Peter Rudman, the veterinary and public health adviser to the NFU, said the latest cases should not be mistaken for the outbreak's natural and expected "tail". Scientists have been warning since the disease erupted in February that its eradication would not be smooth, and a "last gasp" of outbreaks would be likely to interrupt its decline.

But the 17 cases recorded around Hexham in Northumberland in the last 10 days represent something more serious, Mr Rudman said. "A tail would be a gradual tailing-off in areas where there had been disease – not a slipping back three or four months to where it had been before. That wouldn't be part of the scenario at all. It's very bad news."

Northumberland, where the disease started, had been clear of cases for three months until the latest outbreak. It had been hoped the county would be classified as disease-free this month. Officials from the Department of the Environment, Food and Rural Affairs (Defra) have called in troops to help. They have set up a 400 square-mile zone of movement restrictions to contain the farms concerned.
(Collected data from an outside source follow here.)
Context: an optimization exercise on an open-source flow, tuned for small area. The choices shown serve that exercise and are no tape-out recipe.
The RTL was checked by simulation tests, not by an equivalence proof against the original design.
No activity file was given, so power comes from the tool's default toggle rates.

`design/flow/config.mk`:
```
export PLATFORM = sky130hd
export DESIGN_NAME = ethernet_arp_icmp_macsec_classifier_core
export DESIGN_NICKNAME = ethernet_arp_icmp_macsec_classifier_core
export VERILOG_FILES = /design/flow/design.v
export SDC_FILE = /design/flow/constraint.sdc
export NUM_CORES = 4
export LEC_CHECK = 0
export CAP_MARGIN = 20
export CORE_MARGIN = 2
export CORE_UTILIZATION = 75
export SLEW_MARGIN = 20
```
`design/flow/constraint.sdc`:
```
create_clock -name core_clock -period 5.0 [get_ports {i_clk}]
set_input_delay 1.0000 -clock core_clock [delete_from_list [all_inputs] [get_ports {i_clk}]]
set_output_delay 1.0000 -clock core_clock [all_outputs]
set_load 0.01 [all_outputs]
```
`design/flow/design.v`:
```
`default_nettype none
package ehc_pkg;
    localparam int unsigned NUM_CAP  = 20;
    localparam int unsigned NUM_ICMP = 4;
    localparam int unsigned Q_DEPTH  = 2;
    localparam int unsigned CMP_W    = 17;
    localparam int unsigned CAP_ET_HI = 0;
    localparam int unsigned CAP_ET_LO = 1;
    localparam int unsigned CAP_B14   = 2;
    localparam int unsigned CAP_B15   = 3;
    localparam int unsigned CAP_B16   = 4;
    localparam int unsigned CAP_B17   = 5;
    localparam int unsigned CAP_B18   = 6;
    localparam int unsigned CAP_B19   = 7;
    localparam int unsigned CAP_B20   = 8;
    localparam int unsigned CAP_B21   = 9;
    localparam int unsigned CAP_B22   = 10;
    localparam int unsigned CAP_B23   = 11;
    localparam int unsigned CAP_SPA   = 12;
    localparam int unsigned CAP_TPA   = 16;
    localparam int unsigned IP_HDR_POS = 14;
    localparam logic [15:0] ETH_IPV4   = 16'h0800;
    localparam logic [15:0] ETH_ARP    = 16'h0806;
    localparam logic [15:0] ETH_MACSEC = 16'h88E5;
    localparam logic [15:0] ARP_HTYPE_ETH = 16'h0001;
    localparam logic [15:0] ARP_OP_REQ    = 16'h0001;
    localparam logic [15:0] ARP_OP_REPLY  = 16'h0002;
    localparam logic [7:0]  ARP_HLEN      = 8'd6;
    localparam logic [7:0]  ARP_PLEN      = 8'd4;
    localparam logic [7:0]  IP_PROTO_ICMP = 8'd1;
    localparam logic [7:0]  SHORT_LEN_MASK = 8'h3F;
    localparam logic [CMP_W-1:0] MIN_ETH    = CMP_W'(14);
    localparam logic [CMP_W-1:0] MIN_ARP    = CMP_W'(42);
    localparam logic [CMP_W-1:0] MIN_IPV4   = CMP_W'(34);
    localparam logic [CMP_W-1:0] MIN_ICMP   = CMP_W'(42);
    localparam logic [CMP_W-1:0] MIN_MACSEC = CMP_W'(36);
    localparam logic [CMP_W-1:0] MIN_IHL    = CMP_W'(20);
    localparam logic [CMP_W-1:0] IHL_SPAN   = CMP_W'(22);
    localparam logic [2:0] ST_OK        = 3'd0;
    localparam logic [2:0] ST_MALFORMED = 3'd1;
    localparam logic [2:0] ST_TRUNC     = 3'd2;
    localparam logic [2:0] ST_UNKNOWN   = 3'd3;
    localparam logic [2:0] ST_UNSUP     = 3'd4;
    localparam logic [2:0] PR_UNKNOWN = 3'd0;
    localparam logic [2:0] PR_ARP     = 3'd1;
    localparam logic [2:0] PR_ICMP    = 3'd2;
    localparam logic [2:0] PR_MACSEC  = 3'd3;
    localparam logic [2:0] PR_IPV4    = 3'd4;
    typedef struct packed {
        logic [NUM_CAP-1:0][7:0]  cap;
        logic [NUM_ICMP-1:0][7:0] icmp;
    } t_frame_rec;
    typedef struct packed {
        logic [2:0]  status;
        logic [2:0]  protocol;
        logic [31:0] word_a;
        logic [31:0] word_b;
        logic [15:0] half_a;
        logic [15:0] half_b;
        logic [7:0]  byte_a;
        logic [7:0]  byte_b;
        logic [7:0]  byte_c;
    } t_verdict;
    function automatic logic [6:0] cap_pos(input int unsigned k);
        if (k < 12) begin
            cap_pos = 7'(12 + k);
        end else if (k < 16) begin
            cap_pos = 7'(16 + k);
        end else begin
            cap_pos = 7'(22 + k);
        end
    endfunction
endpackage
`default_nettype wire
`default_nettype none
module ethernet_arp_icmp_macsec_classifier_core #(
    parameter int unsigned LENGTH_BITS = 14
) (
    input  wire logic                   i_clk,
    input  wire logic                   i_rst_n,
    input  wire logic                   i_in_valid,
    output logic                        o_in_stall,
    input  wire logic [7:0]             i_data_byte,
    input  wire logic                   i_last_byte,
    output logic                        o_out_valid,
    input  wire logic                   i_out_stall,
    output logic [2:0]                  o_status,
    output logic [2:0]                  o_protocol,
    output logic [LENGTH_BITS-1:0]      o_frame_length,
    output logic [31:0]                 o_word_a,
    output logic [31:0]                 o_word_b,
    output logic [15:0]                 o_half_a,
    output logic [15:0]                 o_half_b,
    output logic [7:0]                  o_byte_a,
    output logic [7:0]                  o_byte_b,
    output logic [7:0]                  o_byte_c
);
    localparam logic [LENGTH_BITS-1:0] COUNT_MAX = {LENGTH_BITS{1'b1}};
    localparam logic [1:0] PC_OTHER = 2'd0;
    localparam logic [1:0] PC_ARP   = 2'd1;
    localparam logic [1:0] PC_IPV4  = 2'd2;
    localparam logic [1:0] PC_MAC   = 2'd3;
    logic                   r_pend;    
    logic                   r_hb;      
    logic                   r_ov;      
    logic                   r_osel;    
    logic [LENGTH_BITS-1:0] r_count_n;  
    logic [LENGTH_BITS-1:0] r_count;
    logic accept, push, pop, xfer, tgt;
    assign o_in_stall  = r_hb && r_pend;
    assign o_out_valid = r_ov;
    assign accept      = i_in_valid && !o_in_stall;
    assign push        = accept && i_last_byte;
    assign pop         = (r_hb || r_pend) && (!r_ov || !i_out_stall);
    assign xfer        = r_pend && (!r_hb || pop);
    assign tgt         = r_hb ? r_osel : !r_osel;
    always_ff @(posedge i_clk) begin
        if (!i_rst_n) begin
            r_pend <= 1'b0;
            r_hb   <= 1'b0;
            r_ov   <= 1'b0;
            r_osel <= 1'b0;
        end else begin
            r_pend <= push || (r_pend && !xfer);
            r_hb   <= r_hb ? (!pop || r_pend) : (r_pend && !pop);
            r_ov   <= pop || (r_ov && i_out_stall);
            r_osel <= r_osel ^ pop;
        end
    end
    logic [LENGTH_BITS-1:0] inc_count;
    assign r_count   = ~r_count_n;
    assign inc_count = r_pend ? LENGTH_BITS'(1) :
                       (r_count != COUNT_MAX) ? r_count + LENGTH_BITS'(1) : r_count;
    always_ff @(posedge i_clk) begin
        if (!i_rst_n) begin
            r_count_n <= '1;
        end else if (accept) begin
            r_count_n <= ~inc_count;
        end else if (xfer) begin
            r_count_n <= '1;
        end
    end
    logic [31:0] f_wa;    
    logic [31:0] f_wb;    
    logic [15:0] f_ha;    
    logic [7:0]  f_ba;    
    logic [7:0]  f_bb;    
    logic [1:0]  f_pc;
    logic        f_k1;    
    logic        cap;
    logic [LENGTH_BITS-1:0] p;
    logic        arp, ip4, mac;
    logic [7:0]  d;                  
    logic        lo7;                
    logic [7:0]  db;
    logic        db_z;
    assign cap  = accept && !r_pend;
    assign p    = r_count;
    assign arp  = (f_pc == PC_ARP);
    assign ip4  = (f_pc == PC_IPV4);
    assign mac  = (f_pc == PC_MAC);
    assign d    = {1'b0, r_count[6:0]} - {2'b00, ~f_wa[3:0], 2'b00};
    assign lo7  = (r_count[LENGTH_BITS-1:7] == '0);
    assign db   = i_data_byte;
    assign db_z = (db == 8'd0);
    function automatic logic at(input logic [LENGTH_BITS-1:0] pos, input int unsigned k);
        at = (pos == LENGTH_BITS'(k));
    endfunction
    logic icmp0, icmp1, icmp2, icmp3;
    assign icmp0 = ip4 && lo7 && (d == 8'd14);
    assign icmp1 = ip4 && lo7 && (d == 8'd15);
    assign icmp2 = ip4 && lo7 && (d == 8'd16);
    assign icmp3 = ip4 && lo7 && (d == 8'd17);
    logic k_upd, k_first, k_e0, k_e1, k_e2, k_e3, k_alt, k_match;
    assign k_upd   = (arp && (at(p, 14) || at(p, 15) || at(p, 16) || at(p, 17) ||
                              at(p, 18) || at(p, 19) || at(p, 20) || at(p, 21))) ||
                     (ip4 && at(p, 23)) ||
                     (mac && (at(p, 16) || at(p, 17) || at(p, 18) || at(p, 19)));
    assign k_first = (arp && at(p, 14)) || (ip4 && at(p, 23)) || (mac && at(p, 16));
    assign k_e0    = (arp && (at(p, 15) || at(p, 21))) || ip4;
    assign k_e1    = arp && at(p, 18);
    assign k_e2    = arp && (at(p, 18) || at(p, 19));
    assign k_e3    = arp && at(p, 16);
    assign k_alt   = arp && at(p, 21);
    assign k_match = (db[7:4] == 4'd0) && (db[3] == k_e3) && (db[2] == k_e2) &&
                     ((db[1:0] == {k_e1, k_e0}) || (k_alt && db[1:0] == 2'b10));
    always_ff @(posedge i_clk) begin
        if (cap) begin
            if ((arp && at(p, 28)) || (mac && at(p, 16))) f_wa[31:24] <= ~db;
            if ((arp && at(p, 29)) || (mac && at(p, 17))) f_wa[23:16] <= ~db;
            if ((arp && at(p, 30)) || (mac && at(p, 18))) f_wa[15:8]  <= ~db;
            if ((arp && at(p, 31)) || (mac && at(p, 19)) || (ip4 && at(p, 14))) f_wa[7:0] <= ~db;
            if (arp && at(p, 38)) f_wb[31:24] <= ~db;
            if ((arp && at(p, 39)) || (ip4 && at(p, 22))) f_wb[23:16] <= ~db;
            if ((arp && at(p, 40)) || (ip4 && at(p, 16))) f_wb[15:8]  <= ~db;
            if ((arp && at(p, 41)) || (ip4 && at(p, 17))) f_wb[7:0]   <= ~db;
            if ((arp && at(p, 20)) || icmp2) f_ha[15:8] <= ~db;
            if ((arp && at(p, 21)) || icmp3) f_ha[7:0]  <= ~db;
            if (at(p, 12) || (arp && at(p, 18)) || icmp0 || (mac && at(p, 14))) f_ba <= ~db;
            if ((arp && at(p, 19)) || icmp1 || (mac && at(p, 15))) f_bb <= ~db;
            if (at(p, 13)) begin
                case ({~f_ba, db})
                    ehc_pkg::ETH_ARP:    f_pc <= PC_ARP;
                    ehc_pkg::ETH_IPV4:   f_pc <= PC_IPV4;
                    ehc_pkg::ETH_MACSEC: f_pc <= PC_MAC;
                    default:             f_pc <= PC_OTHER;
                endcase
            end
            if (k_upd) f_k1 <= k_match && (k_first || f_k1);
        end
    end
    logic       n_fv;
    logic       n_x;
    logic [1:0] n_pr;
    logic [LENGTH_BITS-1:0] L;
    assign L = r_count;
    always_comb begin
        n_fv = 1'b0;
        n_x  = 1'b0;
        n_pr = 2'd0;
        if (L >= LENGTH_BITS'(14)) begin
            case (f_pc)
                PC_ARP: begin
                    n_pr = 2'd1;
                    if (L >= LENGTH_BITS'(42)) begin
                        n_fv = 1'b1;
                        n_x  = !f_k1;
                    end
                end
                PC_IPV4: begin
                    if (L < LENGTH_BITS'(34) || !f_k1) begin
                        n_fv = 1'b1;
                        n_x  = 1'b1;
                    end else begin
                        n_pr = 2'd2;
                        if (L >= LENGTH_BITS'(42)) begin
                            if ((~f_wa[3:0]) < 4'd5 || (lo7 && (d[7] || d[6:0] < 7'd22))) begin
                                n_x = 1'b1;
                            end else begin
                                n_fv = 1'b1;
                                n_x  = (~f_wb[23:16]) == 8'd0 ||
                                       ((~f_ba) >= 8'd19 && (~f_ba) <= 8'd29);
                            end
                        end
                    end
                end
                PC_MAC: begin
                    n_pr = 2'd3;
                    if (L >= LENGTH_BITS'(36)) begin
                        n_fv = 1'b1;
                        n_x  = !f_ba[7] || f_k1;
                    end
                end
                default: begin
                    n_fv = 1'b1;
                end
            endcase
        end
    end
    logic [31:0]            b_wa [2];
    logic [31:0]            b_wb [2];
    logic [15:0]            b_ha [2];
    logic [7:0]             b_ba [2];
    logic [7:0]             b_bb [2];
    logic [LENGTH_BITS-1:0] b_len[2];
    logic [1:0]             b_pr [2];
    logic                   b_x  [2];
    logic                   b_fv [2];
    for (genvar i = 0; i < 2; i++) begin : g_buf
        always_ff @(posedge i_clk) begin
            if (xfer && (tgt == 1'(i))) begin
                b_wa[i]  <= f_wa;
                b_wb[i]  <= f_wb;
                b_ha[i]  <= f_ha;
                b_ba[i]  <= f_ba;
                b_bb[i]  <= f_bb;
                b_len[i] <= r_count_n;
                b_pr[i]  <= n_pr;
                b_x[i]   <= n_x;
                b_fv[i]  <= n_fv;
            end
        end
    end
    logic [31:0] s_wa [2];
    logic [31:0] s_wb [2];
    logic [15:0] s_ha [2];
    logic [15:0] s_hb [2];
    logic [7:0]  s_ba [2];
    logic [7:0]  s_bb [2];
    logic [7:0]  s_bc [2];
    for (genvar i = 0; i < 2; i++) begin : g_out
        logic sel, e_arp, e_icmp, e_mac;
        assign sel    = (r_osel == 1'(i)) && b_fv[i] && (b_pr[i] != 2'd0);
        assign e_arp  = sel && (b_pr[i] == 2'd1);
        assign e_icmp = sel && (b_pr[i] == 2'd2);
        assign e_mac  = sel && (b_pr[i] == 2'd3);
        assign s_wa[i] = ~b_wa[i] & {32{e_arp || e_mac}};
        assign s_wb[i] = ~b_wb[i] & {32{e_arp}};
        assign s_ha[i] = ~b_ha[i] & {16{e_arp || e_icmp}};
        assign s_hb[i] = ~b_wb[i][15:0] & {16{e_icmp}};
        assign s_ba[i] = ~b_ba[i] & {8{sel}};
        assign s_bb[i] = ~b_bb[i] & {{2{sel && !e_mac}}, {6{sel}}};
        assign s_bc[i] = (~b_wb[i][23:16] & {8{e_icmp}}) | {7'd0, e_mac && ~b_ba[i][5]};
    end
    logic       o_fv;
    logic       o_x;
    logic [1:0] o_pr;
    assign o_fv = r_osel ? b_fv[1] : b_fv[0];
    assign o_x  = r_osel ? b_x[1]  : b_x[0];
    assign o_pr = r_osel ? b_pr[1] : b_pr[0];
    always_comb begin
        if (!o_fv) begin
            o_status = o_x ? ehc_pkg::ST_MALFORMED : ehc_pkg::ST_TRUNC;
        end else if (o_pr != 2'd0) begin
            o_status = {2'b00, o_x};
        end else begin
            o_status = o_x ? ehc_pkg::ST_UNSUP : ehc_pkg::ST_UNKNOWN;
        end
    end
    assign o_word_a       = s_wa[0] | s_wa[1];
    assign o_word_b       = s_wb[0] | s_wb[1];
    assign o_half_a       = s_ha[0] | s_ha[1];
    assign o_half_b       = s_hb[0] | s_hb[1];
    assign o_byte_a       = s_ba[0] | s_ba[1];
    assign o_byte_b       = s_bb[0] | s_bb[1];
    assign o_byte_c       = s_bc[0] | s_bc[1];
    assign o_protocol     = {o_fv && o_x && (o_pr == 2'd0), o_pr};
    assign o_frame_length = ~(r_osel ? b_len[1] : b_len[0]);
endmodule
`default_nettype wire
```
`design/flow/flow/run.sh`:
```
#!/bin/bash
# layout flow: the standard flow (standard.sh) with
#  - synthesis: the standard synthesis script, run on a copy of ORFS's scripts in which only
#    the ABC mapping script (abc_speed.script) is replaced by flow/abc_map.script, an
#    area-recovering variant of it; flip-flops are mapped before ABC, so registers, their
#    names and cell types are those of the standard synthesis
#  - port buffers made of the smallest buffer cell, sky130_fd_sc_hd__buf_1
#  - clock tree of clkbuf_8 with small sink clusters and no dummy loads
# logs: synth.log and standard.log here, and each step's log under orfs/logs
set -euo pipefail
rm -rf scripts_abc
cp -r "$FLOW_HOME/scripts" scripts_abc
cp flow/abc_map.script scripts_abc/abc_speed.script
export BUFFER_PORTS_ARGS="-buffer_cell sky130_fd_sc_hd__buf_1"
export CTS_ARGS="-sink_clustering_enable -repair_clock_nets -sink_clustering_size 20 -sink_clustering_max_diameter 45 -buf_list sky130_fd_sc_hd__clkbuf_8 -dont_use_dummy_load"
bash standard.sh synth SCRIPTS_DIR="$PWD/scripts_abc" > synth.log 2>&1
bash standard.sh > standard.log 2>&1
```
`design/flow/flow/abc_map.script`:
```
&get -n
&st
&dch
&nf
&st
&syn2
&if -g -K 6
&synch2
&nf
&st
&syn2
&if -g -K 6
&synch2
&nf
&st
&dch -f
&nf -R 1000
&st
&dch -f
&nf -R 1000
&st
&dch -f
&nf -R 1000
&st
&dch -f
&nf -R 1000
&put
```
`design/flow/standard.sh`:
```
#!/bin/bash
# synth_recipe.tcl (not shown) runs the flow's synth.tcl, then flattens the netlist and writes it again
# the make line also repeats each setting of config.mk as NAME=value (left out here)
make -C /OpenROAD-flow-scripts/flow DESIGN_CONFIG=/design/flow/config.mk WORK_HOME=/design/flow/orfs CLKGATE_MAP_FILE= SYNTH_SCRIPT=/design/flow/synth_recipe.tcl "${@:-finish}"
```
==> results.ini, run 1 <==
[clock_tree]
postCtsHoldBufs=0
clock_latency_ns=0.61
cts.sinks=345
path_clk_slew_ns=0.11
cts_max_path_buffers=3
clockRootBuffer=clkbuf_8
cts_tree=built
cts_made_buffers=31
htree_levels=1
cts_resized=0
cts_setup_buffers=0

[finish]
nFillCells=808
final_core_util_pct=84.77
nets=974
drive_gt1_share_pct=4.958
final-instance-count-excl-fill=1168
areaGrowthSynthToFinish_pct=10.93
multi_input_area_um2=2387
fin_area_um2=14010
diodes=0
regArea_um2=10180

[route]
dr.first_iter.drc_count=916
antenna_left=0
drtPass1Iterations=7
wire_per_inst_um=23.52
drc_errors=0
vias=7997
routed_wirelength_mm=27.48
viasPerCell=6.847

[synth]
synth_area_leaders=edfxtp_1 (78%), o22ai_1 (6.0%), dfxtp_1 (2.9%)
yosysUniqueCellTypes=42
synth_top_family_by_area=compound AO/OA/AOI/OAI gates
synth_top_area_share_pct=77.76
synth_common_cells=edfxtp_1 (327), o22ai_1 (121), nand2_1 (40), nor2_1 (33), clkinv_1 (21)
syn_area_per_cell_um2=16.79
synth_compound_area_share_pct=9.512
synthSimpleGateAreaFrac_pct=6.153
synth_edf_count=327
synthAdderAreaFrac_pct=1.149
synthMuxAreaShare_pct=1.536
syn-num-nets=776
yosysSeqAreaShare_pct=80.61
synthXorXnorAreaFrac_pct=0.4161
ys_warn_count=17
yosysTopAreaCell=edfxtp_1
synth_seq_cells=345
synth_ff_type=edfxtp_1
syn-cell-area_um2=12630
synth_cells=752
async_flop_share_pct=0
post-synth-top-count-cell=edfxtp_1

[critical_path]
path_max_fanout=25
crit_arrival_ns=2.90
critPathKind=reg -> out
critPathLaunchType=register
setup.worst_path.end_class=output port
r2r_setup_slack_ns=1.56
reg2reg_depth=6
required_ns=4.00

[worst_hold_path]
hp-class=reg -> reg
hold_depth=0

[power]
total_power_mw=4.686
p_leak_nw=4.266
ir_drop_mv=0.2800
powerDensity_nw_per_um2=334.5

[floorplanning]
io_pins=155
die-area_um2=17890
die_w_um=133.8
start_util_pct=76.42
core_um2=16520
rows=47
dieHeight_um=133.8

[sta]
slew_headroom_pct=29.38
finalSetupViolations=0
fmax_ghz=0.2562
fin_skew_ns=0.05443
fin_setup_tns_ns=0
setup_ws_ns=1.096
fin_crit_sh_pct=78.08
fin_crit_ns=3.904
worstMarginPinSlew_ns=1.059
hold_viol=0
hold_ws_ns=0.4184
rsz0062_at_grt=no
slew_viol_final=0

[placed_design]
postPlaceCellArea_um2=13580
dp_hpwl_mm=17.31
dpl.cell_count=1137
io_buffers=154
gp_congestion=0.9635
pre_cts_slack_ns=1.544

[grt]
grt_pass1_vias=7602
grt_max_degree=78
overflow=0
grtUsageTotal_pct=30.64
antenna_found_initial=0
grt_pass1_wl_mm=41.36

[job]
maxCapViolations=0

[status]
outcome=timing/DRC/antenna clean

-- registers in the layout, summed over array words and instances (netlist names), 2 cells and up --
name,flops
r_count_n,14
b_ba,16
b_wa,64
b_wb,64
f_bb,8
f_ha,16
b_pr,4
b_x,2
f_ba,8
f_wb,32
b_len,28
f_pc,2
b_fv,2
f_wa,32
b_bb,16
b_ha,32
-- cell type report --
class                   count  share of cell area (%)
inverters                  21                  0.5627
clock buffers              31                   3.046
well taps                 220                   1.965
multi-input cells         386                   17.04
repair buffers            165                   4.716
flip-flops and latches    345                   72.67
-- worst max-delay path, stage by stage (launching register included) --
cell and delay [ns]:
dfxtp_1 0.35, buf_4 0.38, nand4b_1 0.84, o22ai_1 0.55, buf_1 0.20
-- power by group --
part | internal [mW] | total (mW) | switching (mW)
combinational | 0.0369 | 0.154 | 0.117
sequential | 3.16 | 3.18 | 0.0163
clock | 0.549 | 1.35 | 0.803
-- logic make-up after synthesis --
| logic type | after synthesis |
|---|---|
| fa+ha+maj | 11 |
| simple gates | 159 |
| buf+inv | 21 |
| mux | 19 |
| compound gates | 191 |
| xor+xnor | 6 |
| flops | 345 |
-- per-layer routing --
metal  vias to the layer above  global-route usage, %  wire length [um]
met1                      3916                  43.45             10390
met3                        67                  4.186              2588
met5                         -                      0                 0
met4                         0                  9.752               655
li1                       3452                      -                 -
met2                       562                  50.94             13840
-- cells in the final DEF (no fill, tap or decap), types with 3 or more instances in the layout --
cell type / instances
mux2_1: 3
nand3_1: 20
clkinv_1: 21
buf_1: 154
nand2_1: 40
buf_4: 11
a21o_1: 6
nor4_1: 7
nand4_1: 9
o211ai_1: 5
and2_0: 4
a221o_1: 3
mux2i_1: 16
o22ai_1: 121
dfxtp_1: 18
a21oi_1: 19
nor3_1: 18
edfxtp_1: 327
clkbuf_8: 31
nand2b_1: 7
nor2b_1: 5
o21ai_0: 18
ha_1: 10
xnor2_1: 4
a31oi_1: 5
o41ai_1: 3
nor2_1: 32
-- worst paths after layout --
kind	start	to
max	r_osel$_SDFF_PN0_	o_byte_c[6]
max reg2reg	r_count_n[5]$_SDFFE_PN1P_	f_ha[3]$_DFFE_PP_
min	f_wa[7]$_DFFE_PP_	b_wa[0][7]$_DFFE_PP_
min reg2reg	f_wa[7]$_DFFE_PP_	b_wa[0][7]$_DFFE_PP_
All livestock on the 17 infected premises and 84 more deemed to be "dangerous contacts" are being slaughtered.

Mr Rudman said the last significant outbreak, in 1967, featured a tail of cases. "There was a period of six to eight weeks without any outbreaks at all, then the disease popped up at 20 to 30 farms over two to three months at the end," he said.

"That was put down to inadequate disinfection and restocking too early. Farms that had had the disease, had their animals slaughtered and then restocked, found that somehow the disease was still lurking there, on the pasture or more probably in the buildings.

"But the situation in Northumbria now is different. This is an area that has not had the disease at all. Whether it has come in through movement of vehicles, of people or of livestock we don't yet know, but it's a very clingy, persistent virus and it doesn't take very much to create a problem. This is a genuine setback. It's not insurmountable, but it's making life a lot more difficult."

However, the director of the Government-funded Institute of Animal Health, Professor Chris Bostock, said it was important to keep the Northumberland outbreak in perspective. "It is a genuine setback, in that the longer it goes on, the more disappointing it is," he said.

"But if you think back to the height of the outbreak, we were getting 40 to 50 cases a day. Here there have been 17 over a 10-day period – an average of 1.7 a day – which is way, way down.

Professor Bostock said the Northumberland outbreak had the potential to grow significantly. "But hopefully they've got it under control," he said.

"It is possible it has been latent at a low-level in a sheep flock for quite some time, and then been passed to cattle, where it is both more visible and more likely to be passed on."